そして、もう一つ私が改正して欲しいことがあります。

特措法は首相が緊急事態宣言を出すと外出の自粛や店舗、施設の休業要請・指示など国民の私権の制限も可能になるのですが、「宣言の対象区域の指定は首相の権限」である一方、「具体的な措置は都道府県の知事が定める」となっています。それでいて「休業要請は国との協議」とあり、曖昧です。知事が出す休業要請・指示に従わなくても罰則はなく、休業に伴う補償の規定は定められていないのです。

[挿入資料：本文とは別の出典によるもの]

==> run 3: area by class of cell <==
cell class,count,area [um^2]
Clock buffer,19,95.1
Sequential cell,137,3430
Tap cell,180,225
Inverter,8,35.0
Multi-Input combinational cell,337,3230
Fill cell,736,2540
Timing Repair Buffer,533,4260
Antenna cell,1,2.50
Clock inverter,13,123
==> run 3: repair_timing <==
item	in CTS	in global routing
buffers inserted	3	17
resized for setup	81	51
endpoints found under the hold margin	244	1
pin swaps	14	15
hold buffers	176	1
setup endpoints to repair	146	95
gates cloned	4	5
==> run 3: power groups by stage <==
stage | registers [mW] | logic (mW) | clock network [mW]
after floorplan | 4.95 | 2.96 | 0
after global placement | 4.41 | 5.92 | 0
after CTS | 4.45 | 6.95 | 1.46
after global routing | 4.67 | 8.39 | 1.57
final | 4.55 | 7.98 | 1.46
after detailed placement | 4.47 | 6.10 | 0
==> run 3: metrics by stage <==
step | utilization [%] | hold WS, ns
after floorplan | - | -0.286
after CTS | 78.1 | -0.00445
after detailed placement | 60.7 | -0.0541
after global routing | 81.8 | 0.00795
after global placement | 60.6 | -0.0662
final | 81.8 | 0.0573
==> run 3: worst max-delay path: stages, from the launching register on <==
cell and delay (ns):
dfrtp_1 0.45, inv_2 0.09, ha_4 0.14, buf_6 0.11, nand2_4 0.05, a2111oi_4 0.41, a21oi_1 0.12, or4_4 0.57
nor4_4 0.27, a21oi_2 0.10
===== config.mk =====
export PLATFORM = sky130hd
export DESIGN_NAME = multibyte_addsub_seq
export DESIGN_NICKNAME = d
export VERILOG_FILES = /design/src/rtl/multibyte_addsub_seq_pkg.sv /design/src/rtl/multibyte_addsub_seq_adder.sv /design/src/rtl/multibyte_addsub_seq.sv
export SDC_FILE = /design/constraint.sdc
export NUM_CORES = 1
export LEC_CHECK = 0
export ABC_AREA = 1
export CORE_UTILIZATION = 51
export DETAILED_ROUTE_END_ITERATION = 7
export PLACE_DENSITY = 0.89
export RECOVER_POWER = 50
export SYNTH_ARGS = -nofsm -noshare
export SYNTH_HDL_FRONTEND = slang
export SYNTH_SLANG_ARGS = --single-unit
export TNS_END_PERCENT = 5

===== constraint.sdc =====
create_clock -name clk -period 5.77 [get_ports clk]
set_clock_uncertainty 0.15 [all_clocks]
set_input_delay 0.577 -clock clk [delete_from_list [all_inputs] [get_ports clk]]
set_output_delay 0.577 -clock clk [all_outputs]
set_load 0.005 [all_outputs]

===== src/rtl/multibyte_addsub_seq_pkg.sv =====
// -----------------------------------------------------------------------------
// alu_pkg
// Shared definitions for the multi-byte add/subtract sequencer.
//   state_e    : sequencer state encoding (IDLE, RUN, DONE)
//   OP_ADD/SUB : operation select encoding carried on op_sub
//   idx_width  : width of the byte index counter (never narrower than 1 bit)
// -----------------------------------------------------------------------------
package alu_pkg;

    typedef enum logic [1:0] {
        ST_IDLE = 2'b00,
        ST_RUN  = 2'b01,
        ST_DONE = 2'b10
    } state_e;

    localparam logic OP_ADD = 1'b0;
    localparam logic OP_SUB = 1'b1;

    // $clog2(1) is 0, so a single-byte sequencer still gets a 1-bit index.
    function automatic int idx_width(input int nbytes);
        return (nbytes > 1) ? $clog2(nbytes) : 1;
    endfunction

endpackage


===== src/rtl/multibyte_addsub_seq_adder.sv =====
// -----------------------------------------------------------------------------
// eightBitAdder
// Combinational 8-bit ripple-carry adder shared by the byte sequencer.
// Ports:
//   A, B      : byte operands
//   subtract  : inverts B and forces carry-in (two's-complement subtract)
//   Cin0      : carry into bit 0 (ORed with subtract)
//   sum       : byte result
//   C7        : carry out of bit 7
// -----------------------------------------------------------------------------
module eightBitAdder (
    input  logic [7:0] A,
    input  logic [7:0] B,
    input  logic       subtract,
    input  logic       Cin0,
    output logic [7:0] sum,
    output logic       C7
);

    logic [7:0] b_x;
    logic [8:0] c;

    always_comb begin
        b_x  = B ^ {8{subtract}};
        c    = '0;
        sum  = '0;
        c[0] = Cin0 | subtract;
        for (int i = 0; i < 8; i++) begin
            sum[i]   = A[i] ^ b_x[i] ^ c[i];
            c[i + 1] = (A[i] & b_x[i]) | (c[i] & (A[i] ^ b_x[i]));
        end
    end

    assign C7 = c[8];

endmodule


===== src/rtl/multibyte_addsub_seq.sv =====
// -----------------------------------------------------------------------------
// multibyte_addsub_seq
// N-byte add/subtract performed one byte per clock, LSB first, through a
// single shared eightBitAdder. Operands are captured on start; the carry (or
// inverted borrow) is held in a register between bytes.
// Ports:
//   clk, reset : rising-edge clock, asynchronous active-high reset
//   start      : request an operation (accepted in IDLE or DONE only)
//   op_sub     : 0 = a + b, 1 = a - b (captured with start)
//   a, b       : W-bit operands (captured with start)
//   busy       : high while bytes are being processed
//   done       : one-cycle pulse, result fields valid
//   result     : W-bit sum or difference
//   carry_out  : add: unsigned carry; sub: 1 = no borrow
//   overflow   : signed two's-complement overflow
// -----------------------------------------------------------------------------
module multibyte_addsub_seq
    import alu_pkg::*;
#(
    parameter int NBYTES = 4
) (
    input  logic                  clk,
    input  logic                  reset,
    input  logic                  start,
    input  logic                  op_sub,
    input  logic [8*NBYTES-1:0]   a,
    input  logic [8*NBYTES-1:0]   b,
    output logic                  busy,
    output logic                  done,
    output logic [8*NBYTES-1:0]   result,
    output logic                  carry_out,
    output logic                  overflow
);

    localparam int                W        = 8 * NBYTES;
    localparam int                IDXW     = idx_width(NBYTES);
    localparam logic [IDXW-1:0]   LAST_IDX = IDXW'(NBYTES - 1);

    state_e                     state_q, state_d;
    logic [IDXW-1:0]            idx_q, idx_d;
    logic                       carry_q, carry_d;
    logic                       sub_q, sub_d;
    logic [NBYTES-1:0][7:0]     a_q, a_d;
    logic [NBYTES-1:0][7:0]     b_q, b_d;
    logic [NBYTES-1:0][7:0]     res_q, res_d;
    logic                       cout_q, cout_d;
    logic                       ovf_q, ovf_d;

    logic       accept;
    logic [7:0] a_byte;
    logic [7:0] b_eff;
    logic [7:0] sum_byte;
    logic       c7;

    // Byte mux feeding the shared adder. The B inversion is done here and the
    // adder's subtract input stays low: its internal OR would otherwise force
    // a carry-in on every byte, not just the first.
    assign a_byte = a_q[idx_q];
    assign b_eff  = b_q[idx_q] ^ {8{sub_q == OP_SUB}};

    eightBitAdder u_adder (
        .A        (a_byte),
        .B        (b_eff),
        .subtract (1'b0),
        .Cin0     (carry_q),
        .sum      (sum_byte),
        .C7       (c7)
    );

    assign accept = start && ((state_q == ST_IDLE) || (state_q == ST_DONE));

    always_comb begin
        state_d = state_q;
        idx_d   = idx_q;
        carry_d = carry_q;
        sub_d   = sub_q;
        a_d     = a_q;
        b_d     = b_q;
        res_d   = res_q;
        cout_d  = cout_q;
        ovf_d   = ovf_q;

        case (state_q)
            ST_IDLE: begin
                state_d = ST_IDLE;
            end
            ST_RUN: begin
                res_d[idx_q] = sum_byte;
                carry_d      = c7;
                if (idx_q == LAST_IDX) begin
                    cout_d  = c7;
                    // Same-sign operands producing a different-sign result.
                    ovf_d   = (a_byte[7] == b_eff[7]) && (sum_byte[7] != a_byte[7]);
                    idx_d   = '0;
                    state_d = ST_DONE;
                end else begin
                    idx_d = idx_q + 1'b1;
                end
            end
            ST_DONE: begin
                state_d = ST_IDLE;
            end
            default: begin
                state_d = ST_IDLE;
            end
        endcase

        // Capture overrides the IDLE/DONE fallthrough, giving back-to-back
        // operation when start arrives in the DONE cycle. The carry register
        // is seeded with 1 on subtract to complete the two's complement.
        if (accept) begin
            a_d     = a;
            b_d     = b;
            sub_d   = op_sub;
            idx_d   = '0;
            carry_d = (op_sub != OP_ADD);
            state_d = ST_RUN;
        end
    end

    always_ff @(posedge clk or posedge reset) begin
        if (reset) begin
            state_q <= ST_IDLE;
            idx_q   <= '0;
            carry_q <= 1'b0;
            sub_q   <= 1'b0;
            a_q     <= '0;
            b_q     <= '0;
            res_q   <= '0;
            cout_q  <= 1'b0;
            ovf_q   <= 1'b0;
        end else begin
            state_q <= state_d;
            idx_q   <= idx_d;
            carry_q <= carry_d;
            sub_q   <= sub_d;
            a_q     <= a_d;
            b_q     <= b_d;
            res_q   <= res_d;
            cout_q  <= cout_d;
            ovf_q   <= ovf_d;
        end
    end

    assign busy      = (state_q == ST_RUN);
    assign done      = (state_q == ST_DONE);
    assign result    = W'(res_q);
    assign carry_out = cout_q;
    assign overflow  = ovf_q;

endmodule
`config.mk`:
```
export PLATFORM = sky130hd
export DESIGN_NAME = instr_fetch_queue_flat
export DESIGN_NICKNAME = d
export VERILOG_FILES = /design/src/rtl/instr_fetch_queue_if.sv /design/src/rtl/instr_fetch_queue.sv /design/src/flat_wrapper.sv
export SDC_FILE = /design/constraint.sdc
export NUM_CORES = 1
export LEC_CHECK = 0
export ABC_AREA = 1
export BUFFER_PORTS_ARGS = -buffer_cell sky130_fd_sc_hd__buf_2
export CORE_UTILIZATION = 45
export DETAILED_ROUTE_END_ITERATION = 8
export GPL_ROUTABILITY_DRIVEN = 0
export GPL_TIMING_DRIVEN = 1
export PLACE_DENSITY = 0.61
export SETUP_SLACK_MARGIN = 0.15
export SLEW_MARGIN = 20
export SYNTH_ARGS = -nofsm -noshare
export SYNTH_HDL_FRONTEND = slang
export SYNTH_SLANG_ARGS = --single-unit
```
`constraint.sdc`:
```
create_clock -name clock -period 5.15 [get_ports clock]
set_clock_uncertainty 0.1 [all_clocks]
set_input_delay 0.7725 -clock clock [delete_from_list [all_inputs] [get_ports clock]]
set_output_delay 0.7725 -clock clock [all_outputs]
set_load 0.01 [all_outputs]
```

私は「宣言の対象区域の指定は首相の権限」も、「具体的な措置」も首相の権限で定めるべきだと思います。このような緊急時、非常時に都道府県がバラバラに動くのではなく一斉に動かなければなりません。国は?都は?大阪は?他の県は?と休業補償も対応も市町村で違い(東京都と神奈川県が隣り合わせになっている地域で片方は解除、片方はまだアラートが続いている)混乱していました。大きいところは国が決め、都道府県で微調整するイメージです。

 

【 私が考える危機管理のポイント 】

 

最後に「最悪を考えない危機管理には限界がある」と私は考えています。

 

オリエンタルランドでも地震対策マニュアルを作成した時も「震度6強、関東直下型時地震、パークには11万人のゲスト、キャストが1万人、死者も出た時、ゲストをパーク内に泊めた時・・・」と色々なシミュレーションをし、その場合はどうしたら良いか考え作成しています。(ただ、東日本大震災はシミュレーションの枠を超え最大震度7を観測しています。)20年以上前の話ですがその時に「トリアージ」という言葉を知りました。

 

また、「国民・被災者(感染者)の心理的不安に寄り添う」ことです。生活できるのか、仕事ができるのか、将来どうなるのかという不安です。その不安解消無くして経済再建、再開はありえません。

 

今回、ダイヤモンドプリンセス号の対応までの対策は、意見の違いがあるものの、大きな問題は無かったと思います。問題は新型コロナウイルスが世界的なパンデミックと言われ始め、日本でもじわじわと増え始めた時に初期対応ができなかった、遅ればせながらの対応も拙かったことです。クライシスマネジメントの重要性を理解していない人ばかりがそこにいたということです。このような非常、緊急事態を上手く切り抜けられるかは「初期対応」で決まります。初期対応が上手く行くか行かないかは「日常の危機管理教育訓練による意識づけ」と「危機管理体制」が瞬時に築けるかです。

 

今回のコロナウイルスには当てはまりませんが「災害現場の近くに対策本部を設置する」ことです。「全ての答えは現場にあります」ので瞬時に方針、対策を打ち出したら、即実行です。緊急時は初めてのことが多いので違ったらすぐに修正しなければなりません。その為にも現場近くに対策本部を設置する必要があるのです。

 

「広報活動」も重要です。国民は「正しい情報」、それに基づく「適切な対応」を求めます。東日本大震災の時も今回も正確な情報がわかりませんでした。また、このような時は色々な情報が錯綜しますので、国民の混乱、不安の増長を防ぐためにも情報の一本化を図る必要があります。